I'm writing a process that needs to generate a UUID for certain groups that match based on some criteria. I got my code working, but I'm worried about potential issues from creating the UUID within my UDF (thus making it non-deterministic). Here's a simplified example of some code to illustrate:
from uuid import uuid1
from pyspark.sql import SparkSession
from pyspark.sql.functions import PandasUDFType, pandas_udf
spark = (
SparkSession.builder.master("local")
.appName("Word Count")
.config("spark.some.config.option", "some-value")
.getOrCreate()
)
df = spark.createDataFrame([["j", 3], ["h", 3], ["a", 2]], ["name", "age"])
@pandas_udf("name string, age integer, uuid string", PandasUDFType.GROUPED_MAP)
def create_uuid(df):
df["uuid"] = str(uuid1())
return df
>>> df.groupby("age").apply(create_uuid).show()
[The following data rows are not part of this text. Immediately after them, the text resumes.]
## config.mk

```make
export PLATFORM = sky130hd
export DESIGN_NAME = fibonacci_mod_prime
export DESIGN_NICKNAME = d
export VERILOG_FILES = /design/src/design/fmp_pkg.sv /design/src/design/fmp_modmul.sv /design/src/design/fibonacci_mod_prime.sv
export SDC_FILE = /design/constraint.sdc
export NUM_CORES = 2
export LEC_CHECK = 0
export ABC_CLOCK_PERIOD_IN_PS = 26700
export BUFFER_PORTS_ARGS = -buffer_cell sky130_fd_sc_hd__buf_2
export CAP_MARGIN = 20
export CORE_MARGIN = 1.5
export CORE_UTILIZATION = 35
export CTS_CLUSTER_DIAMETER = 60
export DETAILED_ROUTE_END_ITERATION = 10
export GPL_ROUTABILITY_DRIVEN = 0
export GPL_TIMING_DRIVEN = 1
export PLACE_DENSITY = 0.59
export SLEW_MARGIN = 25
export SYNTH_ARGS = -nofsm -noshare
export SYNTH_HDL_FRONTEND = slang
export SYNTH_SLANG_ARGS = --single-unit
export TNS_END_PERCENT = 10
```

## constraint.sdc

```tcl
create_clock -name clk -period 26.7 [get_ports clk]
set_clock_uncertainty 0.15 [all_clocks]
set_input_delay 1.335 -clock clk [delete_from_list [all_inputs] [get_ports clk]]
set_output_delay 1.335 -clock clk [all_outputs]
set_load 0.05 [all_outputs]
```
+----+---+--------------------+
|name|age| uuid|
+----+---+--------------------+
| j| 3|1f8f48ac-0da8-430...|
| h| 3|1f8f48ac-0da8-430...|
| a| 2|d5206d03-bcce-445...|
+----+---+--------------------+
This currently works on some data processing over 200k records on AWS Glue, and I haven't found any bugs yet.
I use uuid1 since that uses the node information to generate the UUID thus ensuring no 2 nodes generate the same id.
One thought I had was to register the UDF as non-deterministic with:
udf = pandas_udf(
create_uuid, "name string, age integer, uuid string", PandasUDFType.GROUPED_MAP
).asNondeterministic()
But that gave me the following error:
py4j.protocol.Py4JJavaError: An error occurred while calling o60.flatMapGroupsInPandas.
: org.apache.spark.sql.AnalysisException: nondeterministic expressions are only allowed in
Project, Filter, Aggregate or Window, found:
`age`,create_uuid(name, age),`name`,`age`,`uuid`
in operator FlatMapGroupsInPandas [age#1L], create_uuid(name#0, age#1L), [name#7, age#8, uuid#9]
;;
FlatMapGroupsInPandas [age#1L], create_uuid(name#0, age#1L), [name#7, age#8, uuid#9]
+- Project [age#1L, name#0, age#1L]
+- LogicalRDD [name#0, age#1L], false
My questions are:
- What are some potential issues this could encounter?
- If it does have potential issues, what are some says in which I could make this deterministic?
- Why can't GROUPED_MAP functions be labeled as non-deterministic?